Requires-Dist: isage-pypi-publisher>=0.2.0; extra == "dev"

# sagellm-kv-cache

**KV Cache Management + KV Transfer** for sageLLM inference engine.

[![CI](https://github.com/intellistream/sagellm-kv-cache/actions/workflows/ci.yml/badge.svg)](https://github.com/intellistream/sagellm-kv-cache/actions/workflows/ci.yml)
[![codecov](https://codecov.io/gh/intellistream/sagellm-kv-cache/branch/main/graph/badge.svg)](https://codecov.io/gh/intellistream/sagellm-kv-cache)
[![PyPI version](https://badge.fury.io/py/isagellm-kv-cache.svg)](https://badge.fury.io/py/isagellm-kv-cache)
[![Python 3.10+](https://img.shields.io/badge/python-3.10+-blue.svg)](https://www.python.org/downloads/)

## Overview

This package provides efficient KV cache management and transfer for LLM inference.

**Key Features**:
- **KV Pool**: Block-based memory management with budget control.
- **KV Transfer**: Primitives for cross-node KV block migration.
- **Observability**: Metrics and hooks for cache monitoring.

### Architecture

```
┌─────────────────────────────────────────────────────────────────────┐
│                    sagellm-control-plane                            │
│              (Scheduling: alloc/free/migrate decisions)             │
└────────────────────────────┬────────────────────────────────────────┘
                             │ KVCacheInterface
                             ▼
┌─────────────────────────────────────────────────────────────────────┐
│                      sagellm-kv-cache (This Package)                 │
│  ┌─────────────┐  ┌─────────────┐  ┌─────────────┐  ┌─────────────┐ │
│  │ PrefixCache │  │  KV Pool    │  │  Eviction   │  │ KV Transfer │ │
│  │  (Task2.1)  │  │  (Task2.2)  │  │  (Task2.3)  │  │  (Task1.3)  │ │
│  └─────────────┘  └─────────────┘  └─────────────┘  └──────┬──────┘ │
└────────────────────────────────────────────────────────────┼────────┘
                             ┌───────────────────────────────┘
                             │ Use CommBackend for transport
                             ▼
┌─────────────────────────────────────────────────────────────────────┐
│                         sagellm-comm                                 │
│              (Network Layer: Topology, Collectives)                 │
└─────────────────────────────────────────────────────────────────────┘
```

## Installation

```bash
pip install isagellm-kv-cache
```

## Quick Start (CPU-first)

```python
from sagellm_kv_cache.pool import KVPool

# Create a KV pool with budget control
pool = KVPool(max_tokens=1024)

# Allocate KV cache block
handle = pool.alloc(num_tokens=128, device="cpu")
print(f"Allocated handle: {handle.handle_id}, Tokens: {handle.num_tokens}")

# Free the handle
pool.free(handle)
```

## API Reference

### Core Components

- **`KVPool`** (`sagellm_kv_cache.pool`): Main entry point for memory management.
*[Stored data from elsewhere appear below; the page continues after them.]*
`src/rtl/dfr_pkg.sv`:
```
package dfr_pkg;
  typedef enum logic {DIR_RD = 1'b0, DIR_WR = 1'b1} dir_e;
endpackage

```
`src/rtl/dfr_fifo_store.sv`:
```
module dfr_fifo_store #(
  parameter int DEPTH = 16,
  parameter int DW    = 8,
  localparam int PW   = $clog2(DEPTH),
  localparam int LW   = $clog2(DEPTH + 1)
) (
  input  logic          clk_i,
  input  logic          rst_ni,
  input  logic          flush_i,
  input  logic          push_i,
  input  logic          pop_i,
  input  logic [DW-1:0] wdata_i,
  output logic [DW-1:0] rdata_o,
  output logic [LW-1:0] level_o
);
  logic [DW-1:0] mem_q [DEPTH];
  logic [PW-1:0] wp_q, rp_q;
  logic [LW-1:0] lvl_q;

  always_ff @(posedge clk_i) begin
    if (push_i) mem_q[wp_q] <= wdata_i;
  end

  always_ff @(posedge clk_i or negedge rst_ni) begin
    if (!rst_ni) begin
      wp_q  <= '0;
      rp_q  <= '0;
      lvl_q <= '0;
    end else if (flush_i) begin
      wp_q  <= '0;
      rp_q  <= '0;
      lvl_q <= '0;
    end else begin
      if (push_i) wp_q <= (wp_q == PW'(DEPTH - 1)) ? '0 : wp_q + 1'b1;
      if (pop_i)  rp_q <= (rp_q == PW'(DEPTH - 1)) ? '0 : rp_q + 1'b1;
      case ({push_i, pop_i})
        2'b10:   lvl_q <= lvl_q + 1'b1;
        2'b01:   lvl_q <= lvl_q - 1'b1;
        default: lvl_q <= lvl_q;
      endcase
    end
  end

  assign rdata_o = mem_q[rp_q];
  assign level_o = lvl_q;

  assert_no_overflow_R2: assert property (@(posedge clk_i) disable iff (!rst_ni)
    push_i && !pop_i |-> level_o < LW'(DEPTH));
  assert_no_underflow_R11: assert property (@(posedge clk_i) disable iff (!rst_ni)
    pop_i |-> level_o != '0);
endmodule

```
`src/rtl/dfr_req_gen.sv`:
```
module dfr_req_gen #(
  parameter int LW = 5
) (
  input  logic          clk_i,
  input  logic          rst_ni,
  input  logic          start_i,
  input  logic          start_wr_i,
  input  logic          tc_i,
  input  logic          active_i,
  input  logic          wr_i,
  input  logic [LW-1:0] level_i,
  input  logic [LW-1:0] cap_i,
  input  logic [LW-1:0] thr_i,
  input  logic          push_last_i,
  output logic          req_o
);
  logic          req_q, last_q;
  logic [LW-1:0] rd_mark;
  logic          rd_next, wr_next;

  // read-side trigger level, never below one byte
  assign rd_mark = (cap_i > thr_i) ? cap_i - thr_i : LW'(1);
  assign rd_next = (level_i != '0) && (req_q || level_i >= rd_mark || last_q);
  assign wr_next = (level_i < cap_i) && (req_q || level_i <= thr_i);

  always_ff @(posedge clk_i or negedge rst_ni) begin
    if (!rst_ni) begin
      last_q <= 1'b0;
    end else if (tc_i || start_i) begin
      last_q <= 1'b0;
    end else if (push_last_i) begin
      last_q <= 1'b1;
    end else if (level_i == '0) begin
      last_q <= 1'b0;
    end
  end

  always_ff @(posedge clk_i or negedge rst_ni) begin
    if (!rst_ni)       req_q <= 1'b0;
    else if (tc_i)     req_q <= 1'b0;
    else if (start_i)  req_q <= start_wr_i;
    else if (active_i) req_q <= wr_i ? wr_next : rd_next;
    else               req_q <= 1'b0;
  end

  assign req_o = req_q;

  assert_tc_drop_R9: assert property (@(posedge clk_i) disable iff (!rst_ni)
    tc_i |=> !req_o);
  assert_wr_start_R7: assert property (@(posedge clk_i) disable iff (!rst_ni)
    start_i && start_wr_i && !tc_i |=> req_o);
  assert_rd_empty_release_R6: assert property (@(posedge clk_i) disable iff (!rst_ni)
    active_i && !wr_i && level_i == '0 && !start_i && !tc_i |=> !req_o);
  assert_wr_full_release_R8: assert property (@(posedge clk_i) disable iff (!rst_ni)
    active_i && wr_i && level_i == cap_i && !start_i && !tc_i |=> !req_o);
  assert_req_in_xfer_R7: assert property (@(posedge clk_i) disable iff (!rst_ni)
    req_o |-> active_i);
endmodule

```
`src/rtl/dma_thresh_fifo.sv`:
```
module dma_thresh_fifo
  import dfr_pkg::*;
#(
  parameter int DEPTH = 16,
  parameter int DW    = 8,
  localparam int TW   = $clog2(DEPTH),
  localparam int LW   = $clog2(DEPTH + 1)
) (
  input  logic          clk_i,
  input  logic          rst_ni,
  input  logic          fifo_en_i,
  input  logic [TW-1:0] thresh_i,
  input  logic          dir_wr_i,
  input  logic          start_i,
  input  logic          tc_i,
  input  logic          med_push_i,
  input  logic          med_last_i,
  input  logic [DW-1:0] med_wdata_i,
  input  logic          med_pop_i,
  output logic [DW-1:0] med_rdata_o,
  input  logic          dma_stb_i,
  input  logic [DW-1:0] dma_wdata_i,
  output logic [DW-1:0] dma_rdata_o,
  output logic          dma_req_o,
  output logic          dma_err_o,
  output logic [LW-1:0] level_o
);
  logic          active_q, err_q, en_q;
  logic [TW-1:0] thr_q;
  dir_e          dir_q;
  logic          start_eff, xfer_ok, full, empty;
  logic          push_src, pop_src, push_ok, pop_ok, bad_dma;
  logic [LW-1:0] cap, thr_eff, level;
  logic [DW-1:0] wdata, rdata;

  assign start_eff = start_i && !active_q && !tc_i;
  assign xfer_ok   = active_q && !tc_i;

  // configuration follows the inputs only while idle
  always_ff @(posedge clk_i or negedge rst_ni) begin
    if (!rst_ni) begin
      en_q  <= 1'b0;
      thr_q <= '0;
      dir_q <= DIR_RD;
    end else if (!active_q) begin
      en_q  <= fifo_en_i;
      thr_q <= thresh_i;
      dir_q <= dir_e'(dir_wr_i);
    end
  end

  always_ff @(posedge clk_i or negedge rst_ni) begin
    if (!rst_ni)        active_q <= 1'b0;
    else if (tc_i)      active_q <= 1'b0;
    else if (start_eff) active_q <= 1'b1;
  end

  assign cap     = en_q ? LW'(DEPTH) : LW'(1);
  assign thr_eff = en_q ? LW'(thr_q) + LW'(1) : LW'(1);
  assign full    = level >= cap;
  assign empty   = level == '0;

  assign push_src = (dir_q == DIR_WR) ? dma_stb_i : med_push_i;
  assign pop_src  = (dir_q == DIR_WR) ? med_pop_i : dma_stb_i;
  assign wdata    = (dir_q == DIR_WR) ? dma_wdata_i : med_wdata_i;
  assign push_ok  = xfer_ok && push_src && !full;
  assign pop_ok   = xfer_ok && pop_src && !empty;
  assign bad_dma  = xfer_ok && dma_stb_i && ((dir_q == DIR_WR) ? full : empty);

  always_ff @(posedge clk_i or negedge rst_ni) begin
    if (!rst_ni)        err_q <= 1'b0;
    else if (start_eff) err_q <= 1'b0;
    else if (bad_dma)   err_q <= 1'b1;
  end

  dfr_fifo_store #(.DEPTH(DEPTH), .DW(DW)) u_store (
    .clk_i   (clk_i),
    .rst_ni  (rst_ni),
    .flush_i (start_eff || tc_i),
    .push_i  (push_ok),
    .pop_i   (pop_ok),
    .wdata_i (wdata),
    .rdata_o (rdata),
    .level_o (level)
  );

  dfr_req_gen #(.LW(LW)) u_req (
    .clk_i       (clk_i),
    .rst_ni      (rst_ni),
    .start_i     (start_eff),
    .start_wr_i  (dir_wr_i),
    .tc_i        (tc_i),
    .active_i    (active_q),
    .wr_i        (dir_q == DIR_WR),
    .level_i     (level),
    .cap_i       (cap),
    .thr_i       (thr_eff),
    .push_last_i (push_ok && dir_q == DIR_RD && med_last_i),
    .req_o       (dma_req_o)
  );

  assign med_rdata_o = rdata;
  assign dma_rdata_o = rdata;
  assign dma_err_o   = err_q;
  assign level_o     = level;

  assert_err_sticky_R10: assert property (@(posedge clk_i) disable iff (!rst_ni)
    dma_err_o && !start_eff |=> dma_err_o);
  assert_cfg_hold_R12: assert property (@(posedge clk_i) disable iff (!rst_ni)
    active_q |=> $stable(thr_q) && $stable(en_q) && $stable(dir_q));
  assert_cap_limit_R3: assert property (@(posedge clk_i) disable iff (!rst_ni)
    active_q |-> level_o <= cap);
endmodule

```
`config.mk`:
```
export PLATFORM = sky130hd
export DESIGN_NAME = dma_thresh_fifo
export DESIGN_NICKNAME = d
export VERILOG_FILES = /design/src/rtl/dfr_pkg.sv /design/src/rtl/dfr_fifo_store.sv /design/src/rtl/dfr_req_gen.sv /design/src/rtl/dma_thresh_fifo.sv
export SDC_FILE = /design/constraint.sdc
export NUM_CORES = 1
export LEC_CHECK = 0
export BUFFER_PORTS_ARGS = -buffer_cell sky130_fd_sc_hd__buf_2
export CORE_AREA = 2 2 120 122
export DETAILED_ROUTE_END_ITERATION = 6
export DIE_AREA = 0 0 122 124
export PLACE_DENSITY = 0.7
export RECOVER_POWER = 50
export SYNTH_ARGS = -nofsm -noshare
export SYNTH_HDL_FRONTEND = slang
export SYNTH_SLANG_ARGS = --single-unit
```
`constraint.sdc`:
```
create_clock -name clk_i -period 5.1 [get_ports clk_i]
set_clock_uncertainty 0.1 [all_clocks]
set_input_delay 0 -clock clk_i [delete_from_list [all_inputs] [get_ports clk_i]]
set_output_delay 0 -clock clk_i [all_outputs]
set_load 0.02 [all_outputs]
```
==> impl_metrics.csv <==
group,metric,value,unit
clocking,h-tree-depth,4,
critical_path,crit_arrival,3930,ps
global_route,grt_pass1_vias,3885,
clocking,cts.sinks,151,
power_and_ir_drop,p_per_area,348,nW/um^2
power_and_ir_drop,report.power.total,0.00277,W
floorplan,coreArea,13700,um^2
power_and_ir_drop,power_leakage,2.82,nW
synthesis,synth_cell_types,48,
clocking,insertion_delay,410,ps
critical_path,cp_max_fo,13,
timing,tightestPinTransition,1340,ps
timing,setup_viol,0,
timing,timing.setup.tns,0,ps
floorplan,fp.dieW,122,um
global_route,antenna_found_initial,0,
power_and_ir_drop,ir_worst_vdd,0.222,mV
critical_path,path_class,"register to register",
clocking,cts_setup_buffers,0,
final_layout,diodes,0,
timing,slew_violations,0,
floorplan,die_y,124,um
placed_design,hpwl,8830,um
routing,vias_per_cell,5.70,
routing,drtIter0Drc,425,
critical_path,rr_worst_depth,13,
critical_path,crit_path_end_kind,"register",
synthesis,yosysMostFrequentCell,"edfxtp_1",
floorplan,start_util,50.1,%
timing,max_freq,0.271,GHz
routing,wl_per_cell,19.7,um
global_route,grt_max_degree,36,
run_status,status,"complete, no violations",
run,cap_violations,0,
synthesis,synth_edf_count,128,
routing,wl,13400,um
final_layout,area_growth,16.0,%
final_layout,layout.nets,546,
final_layout,drive_above_1_share,25.8,%
routing,vias,3897,
floorplan,die_area,15100,um^2
critical_path,cp-start-kind,"register",
timing,finalHoldViolations,0,
placed_design,portBuffers,52,
synthesis,synth_top_area_share,56.0,%
synthesis,syn_nets,485,
critical_path,cp.required,5340,ps
clocking,cts_made_buffers,17,
routing,drc_errors,0,
worst_hold_path,hold_path.class,"primary input to register",
synthesis,yosys_register_bits,151,
synthesis,synth_area_leader_cell,"edfxtp_1",
clocking,clkTransAtPathRegs,70,ps
synthesis,async_flop_share,15.2,%
routing,dr.pass1.iters,5,
clocking,ctsHoldBuffers,12,
timing,maxSlewHeadroom,10.8,%
synthesis,ys_top_cells_by_area,"edfxtp_1, mux4_2, dfrtp_1",
critical_path,cp_slowest_cell,"dfrtp_1",
global_route,track_usage,19.5,%
floorplan,top_level_ports,53,
placed_design,globalplace.congestion,0.821,
floorplan,rows,43,
critical_path,cp_cell_sequence,"inv_1 -> ha_1 -> inv_1 -> a31oi_1 -> nor4_4 -> inv_2 -> ha_1 -> fa_1 -> a21o_1 -> a21oi_1 -> xor2_1 -> or3_1 -> a21oi_1",
timing,fin_crit_sh,72.3,%
synthesis,syn_inst,430,
final_layout,nFillCells,1051,
clocking,clockBufferDepth,2,
clocking,cts_root_buf,"clkbuf_16",
synthesis,synthFlopType,"edfxtp_1",
final_layout,final_util,58.1,%
timing,min_period,3690,ps
clocking,cts_resized,0,
critical_path,cp_slowest_stage_delay,570,ps
synthesis,syn_avg_cell_area,16.0,um^2
synthesis,yosys_warnings,0,
worst_hold_path,hold_depth,5,
global_route,grt_overflow,0,
timing,grt_setup_unrepaired,"no",
clocking,cts_tree,"built",
synthesis,synthesis.area,6870,um^2
synthesis,synth_common_cells,"edfxtp_1, mux4_2, ha_1, dfrtp_1, nand2_1",
routing,ant_nets,0,
global_route,grt_first_pass_wirelength,21600,um
synthesis,ys_seq_area_share,64.3,%
[cells in the final DEF (no fill, tap or decap), drive strengths merged, types with 9 or more instances in the layout]
master,netlist,layout
a211oi,10,10
clkbuf,13,25
a21oi,18,18
mux2i,13,13
inv,15,25
nand2,21,21
ha,24,24
nor2,17,17
edfxtp,128,128
nor2b,9,9
mux2,13,13
buf,17,52
dfrtp,23,23
o21ai,9,9
mux4,32,32
dlygate4sd3,0,12
[cell families (layout without fill, tap and decap cells)]
group,count (synthesis),count (layout),synth area share [%]
flip-flops,151,151,64.3
AND/OR/NAND/NOR,83,83,6.58
AO/OA/AOI/OAI,60,60,5.79
multiplexers,58,58,14.5
buffers and inverters,45,119,3.10
adder cells (fa/ha/maj),25,25,4.66
XOR/XNOR,8,8,1.02
[through the flow]
stage / std cells / worst slack, ps / instance area, um^2 / hold slack (ps)
floorplan: 430 / 1770 / 6870 / -396
detailed placement: 640 / 1460 / 7280 / -72.0
CTS: 684 / 1430 / 7980 / 23.8
global placement: 640 / 1610 / 7280 / -85.1
global route: 684 / 1170 / 7970 / 85.3
finish: 684 / 1410 / 7970 / 60.5
[power breakdown]
part	total (W)	internal [W]	switching, W
clock network	0.00122	0.000695	0.000527
logic	0.000170	0.0000657	0.000104
registers	0.00138	0.00137	0.0000165
[path summary, 6_finish.rpt]
check	endpoint	slack, ps	start
worst max-delay path	u_store.level_o[4]$_DFFE_PN0P_	1410	en_q$_DFFE_PN0N_
worst max register to register	u_store.level_o[4]$_DFFE_PN0P_	1410	en_q$_DFFE_PN0N_
worst min register to register	dma_err_o$_DFFE_PN0P_	460	dma_err_o$_DFFE_PN0P_
worst min-delay path	u_store.rp_q[0]$_DFFE_PN0P_	60	med_pop_i
max in group asynchronous	u_store.rp_q[0]$_DFFE_PN0P_	3690	rst_ni
min in group asynchronous	thr_q[2]$_DFFE_PN0N_	310	rst_ni
[registers in the layout, summed over array words and instances, names as in the netlist, 4 cells and up]
name,cells
u_store.mem_q,128
u_store.level_o,5
thr_q,4
u_store.rp_q,4
u_store.wp_q,4
[final cells by class]
| type | count | area (um^2) | share of cell area (%) |
|---|---|---|---|
| clock buffer | 17 | 425 | 5.34 |
| multi-input combinational | 234 | 2260 | 28.3 |
| sequential | 151 | 4420 | 55.5 |
| inverter | 15 | 56.3 | 0.706 |
| tap | 180 | 225 | 2.83 |
| clock inverter | 15 | 156 | 1.96 |
| timing repair buffer | 72 | 430 | 5.40 |
[metal layers]
metal | wire [um] | track usage, % | share of wire (%)
met1 | 6110 | 27.7 | 45
met2 | 6490 | 31.2 | 48
met3 | 713 | 3.89 | 5.3
met4 | 131 | 5.24 | 0.97
met5 | 0 | 0 | 0
[worst max-delay path, delay by kind of cell, from the launching register on]
family          cells  cell delay (ps)
compound gates      4              600
xor+xnor            1               90
fa+ha+maj           3             1040
buf+inv             3              390
flops               1              570
simple gates        2              810
Note: power is estimated with default switching activity, not from simulation.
Handles allocation, freeing, and budget enforcement.
- **`KVHandle`** (`sagellm_kv_cache`): Represents a reference to allocated KV cache. Contains metadata like `handle_id`, `dtype`, `layout`.
- **`KVTransferEngine`** (`sagellm_kv_cache`): Handles moving KV blocks between nodes using `sagellm-comm`.

### Dependencies

- `isagellm-protocol`: Common data structures and protocol definitions.
- `isagellm-backend`: Backend abstraction.
- `isagellm-comm`: Communication layer for transfer.

## Development

1. **Install dev dependencies**:
   ```bash
   pip install -e .[dev]
   ```
2. **Run tests**:
   ```bash
   pytest
   ```
3. **Linting**:
   ```bash
   ruff check .
   ```

## Version

Current version: 0.4.0.11
See [CHANGELOG.md](CHANGELOG.md) for history.